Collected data
────────────────────

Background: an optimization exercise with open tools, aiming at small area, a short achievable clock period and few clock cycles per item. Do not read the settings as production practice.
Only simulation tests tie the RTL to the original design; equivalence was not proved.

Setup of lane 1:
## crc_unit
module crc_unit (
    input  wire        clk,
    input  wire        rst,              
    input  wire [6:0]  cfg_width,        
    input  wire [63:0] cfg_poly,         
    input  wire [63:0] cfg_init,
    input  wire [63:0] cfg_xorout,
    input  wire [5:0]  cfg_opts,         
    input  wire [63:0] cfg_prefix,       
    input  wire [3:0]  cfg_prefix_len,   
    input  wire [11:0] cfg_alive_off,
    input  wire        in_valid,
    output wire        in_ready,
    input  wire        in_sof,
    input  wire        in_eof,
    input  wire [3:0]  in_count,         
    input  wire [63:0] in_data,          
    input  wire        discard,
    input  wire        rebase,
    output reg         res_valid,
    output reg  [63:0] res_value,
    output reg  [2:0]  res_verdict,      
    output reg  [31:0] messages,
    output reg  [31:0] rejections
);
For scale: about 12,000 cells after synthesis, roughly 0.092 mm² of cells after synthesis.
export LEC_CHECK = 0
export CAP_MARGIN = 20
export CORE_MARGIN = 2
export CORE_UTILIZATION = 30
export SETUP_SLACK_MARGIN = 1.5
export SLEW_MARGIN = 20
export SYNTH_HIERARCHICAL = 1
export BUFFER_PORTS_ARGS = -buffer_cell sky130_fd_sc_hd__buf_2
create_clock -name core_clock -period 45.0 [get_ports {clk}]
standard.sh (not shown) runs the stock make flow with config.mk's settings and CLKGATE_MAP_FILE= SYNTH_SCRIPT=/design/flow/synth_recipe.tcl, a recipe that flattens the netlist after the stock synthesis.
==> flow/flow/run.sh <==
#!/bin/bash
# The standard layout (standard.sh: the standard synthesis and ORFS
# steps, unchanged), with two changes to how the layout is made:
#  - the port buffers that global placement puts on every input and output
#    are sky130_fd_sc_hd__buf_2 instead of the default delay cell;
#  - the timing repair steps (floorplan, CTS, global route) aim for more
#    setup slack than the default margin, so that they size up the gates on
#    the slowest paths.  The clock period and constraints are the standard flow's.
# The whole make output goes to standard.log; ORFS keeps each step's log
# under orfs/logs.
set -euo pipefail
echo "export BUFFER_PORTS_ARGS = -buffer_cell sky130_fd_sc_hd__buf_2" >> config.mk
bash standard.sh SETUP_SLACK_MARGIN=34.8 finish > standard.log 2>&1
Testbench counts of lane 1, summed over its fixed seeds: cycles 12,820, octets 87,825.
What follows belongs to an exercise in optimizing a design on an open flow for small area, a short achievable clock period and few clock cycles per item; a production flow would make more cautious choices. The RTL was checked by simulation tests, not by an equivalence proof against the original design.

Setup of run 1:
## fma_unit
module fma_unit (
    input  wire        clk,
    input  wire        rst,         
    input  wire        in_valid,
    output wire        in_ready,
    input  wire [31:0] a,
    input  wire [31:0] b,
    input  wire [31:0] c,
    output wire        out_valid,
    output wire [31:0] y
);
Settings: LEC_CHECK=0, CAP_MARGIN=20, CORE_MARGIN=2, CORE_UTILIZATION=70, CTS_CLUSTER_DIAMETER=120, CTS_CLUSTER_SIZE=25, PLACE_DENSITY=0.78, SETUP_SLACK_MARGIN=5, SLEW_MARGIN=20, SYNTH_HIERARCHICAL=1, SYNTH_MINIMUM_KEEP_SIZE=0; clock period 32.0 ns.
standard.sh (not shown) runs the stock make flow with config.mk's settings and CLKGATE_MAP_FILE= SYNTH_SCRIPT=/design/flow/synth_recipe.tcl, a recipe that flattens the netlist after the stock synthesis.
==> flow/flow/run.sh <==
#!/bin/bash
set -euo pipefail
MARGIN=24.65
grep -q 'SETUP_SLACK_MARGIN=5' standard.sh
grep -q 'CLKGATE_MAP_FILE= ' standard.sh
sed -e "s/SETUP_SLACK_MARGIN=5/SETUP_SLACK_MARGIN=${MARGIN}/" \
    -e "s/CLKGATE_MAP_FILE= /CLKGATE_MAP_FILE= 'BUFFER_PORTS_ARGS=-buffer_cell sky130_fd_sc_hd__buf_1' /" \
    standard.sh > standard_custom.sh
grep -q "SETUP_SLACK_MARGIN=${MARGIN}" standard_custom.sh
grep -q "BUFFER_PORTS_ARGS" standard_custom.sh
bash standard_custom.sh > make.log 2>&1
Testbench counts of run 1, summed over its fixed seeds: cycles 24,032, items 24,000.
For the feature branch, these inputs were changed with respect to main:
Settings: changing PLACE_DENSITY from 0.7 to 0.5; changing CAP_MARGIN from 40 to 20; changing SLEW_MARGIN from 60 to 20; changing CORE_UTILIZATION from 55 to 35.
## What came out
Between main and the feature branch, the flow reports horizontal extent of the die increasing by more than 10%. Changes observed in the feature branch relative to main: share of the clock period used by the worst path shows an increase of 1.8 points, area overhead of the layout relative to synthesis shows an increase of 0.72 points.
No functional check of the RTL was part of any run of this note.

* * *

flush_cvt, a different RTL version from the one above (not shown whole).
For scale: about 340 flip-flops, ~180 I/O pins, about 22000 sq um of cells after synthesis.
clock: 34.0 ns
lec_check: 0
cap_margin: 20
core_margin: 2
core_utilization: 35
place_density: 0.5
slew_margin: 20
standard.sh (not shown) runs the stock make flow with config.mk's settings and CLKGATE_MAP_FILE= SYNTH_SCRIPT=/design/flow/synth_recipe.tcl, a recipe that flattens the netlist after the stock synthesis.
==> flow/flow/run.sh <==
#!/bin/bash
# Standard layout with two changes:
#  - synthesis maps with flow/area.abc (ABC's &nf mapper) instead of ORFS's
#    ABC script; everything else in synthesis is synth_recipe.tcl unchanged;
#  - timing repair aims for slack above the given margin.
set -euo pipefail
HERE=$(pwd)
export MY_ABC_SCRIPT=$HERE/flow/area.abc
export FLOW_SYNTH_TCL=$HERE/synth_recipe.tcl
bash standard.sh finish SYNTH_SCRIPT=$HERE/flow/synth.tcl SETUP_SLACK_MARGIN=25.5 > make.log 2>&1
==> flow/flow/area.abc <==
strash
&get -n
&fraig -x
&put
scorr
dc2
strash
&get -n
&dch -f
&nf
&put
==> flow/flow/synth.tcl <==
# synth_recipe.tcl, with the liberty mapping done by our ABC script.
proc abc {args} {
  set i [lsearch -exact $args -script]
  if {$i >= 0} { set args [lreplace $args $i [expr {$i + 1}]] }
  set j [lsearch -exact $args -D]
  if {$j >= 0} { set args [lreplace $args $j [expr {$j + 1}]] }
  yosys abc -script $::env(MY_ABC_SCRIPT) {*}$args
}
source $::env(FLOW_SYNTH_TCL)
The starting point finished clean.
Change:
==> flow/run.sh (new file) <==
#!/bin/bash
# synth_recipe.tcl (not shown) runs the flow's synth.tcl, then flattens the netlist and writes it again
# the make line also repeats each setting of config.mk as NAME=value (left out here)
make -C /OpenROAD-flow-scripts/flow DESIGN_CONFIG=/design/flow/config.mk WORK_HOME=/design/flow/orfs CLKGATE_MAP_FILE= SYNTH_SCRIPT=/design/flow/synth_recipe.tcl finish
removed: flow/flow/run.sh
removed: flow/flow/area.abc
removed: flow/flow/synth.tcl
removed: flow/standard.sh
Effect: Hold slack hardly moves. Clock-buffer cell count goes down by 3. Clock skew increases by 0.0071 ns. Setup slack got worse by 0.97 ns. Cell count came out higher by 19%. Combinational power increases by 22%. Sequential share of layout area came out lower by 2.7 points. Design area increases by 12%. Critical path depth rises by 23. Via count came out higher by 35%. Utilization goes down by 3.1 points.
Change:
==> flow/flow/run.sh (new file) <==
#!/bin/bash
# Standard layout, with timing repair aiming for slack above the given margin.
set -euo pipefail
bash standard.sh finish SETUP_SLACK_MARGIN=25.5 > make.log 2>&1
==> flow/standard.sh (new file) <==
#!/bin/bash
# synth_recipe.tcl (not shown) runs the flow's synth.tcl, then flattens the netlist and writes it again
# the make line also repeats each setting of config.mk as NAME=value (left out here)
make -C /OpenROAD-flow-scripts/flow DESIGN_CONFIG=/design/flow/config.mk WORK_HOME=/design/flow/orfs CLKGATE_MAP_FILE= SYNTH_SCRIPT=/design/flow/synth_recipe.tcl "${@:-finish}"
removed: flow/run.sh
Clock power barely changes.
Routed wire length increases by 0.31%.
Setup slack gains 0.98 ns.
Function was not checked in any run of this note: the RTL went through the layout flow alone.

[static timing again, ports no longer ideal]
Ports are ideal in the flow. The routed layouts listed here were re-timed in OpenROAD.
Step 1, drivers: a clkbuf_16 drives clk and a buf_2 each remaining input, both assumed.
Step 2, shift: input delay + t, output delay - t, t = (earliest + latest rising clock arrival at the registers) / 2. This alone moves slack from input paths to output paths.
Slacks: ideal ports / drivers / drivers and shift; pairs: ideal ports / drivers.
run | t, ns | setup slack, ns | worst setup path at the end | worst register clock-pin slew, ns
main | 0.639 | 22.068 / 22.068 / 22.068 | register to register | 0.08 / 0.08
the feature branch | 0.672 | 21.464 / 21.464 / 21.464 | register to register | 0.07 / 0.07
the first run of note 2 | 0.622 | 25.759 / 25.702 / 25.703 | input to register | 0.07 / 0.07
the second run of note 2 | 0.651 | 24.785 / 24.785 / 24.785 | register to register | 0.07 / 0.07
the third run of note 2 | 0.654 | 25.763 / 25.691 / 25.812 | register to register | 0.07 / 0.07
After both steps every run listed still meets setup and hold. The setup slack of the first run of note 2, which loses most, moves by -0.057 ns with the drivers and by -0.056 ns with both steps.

────────────────────

Directions for this task
Go through the entries above and copy each line holding the string "first".

Solved exercise
the first run of note 2 | 0.622 | 25.759 / 25.702 / 25.703 | input to register | 0.07 / 0.07
After both steps every run listed still meets setup and hold. The setup slack of the first run of note 2, which loses most, moves by -0.057 ns with the drivers and by -0.056 ns with both steps.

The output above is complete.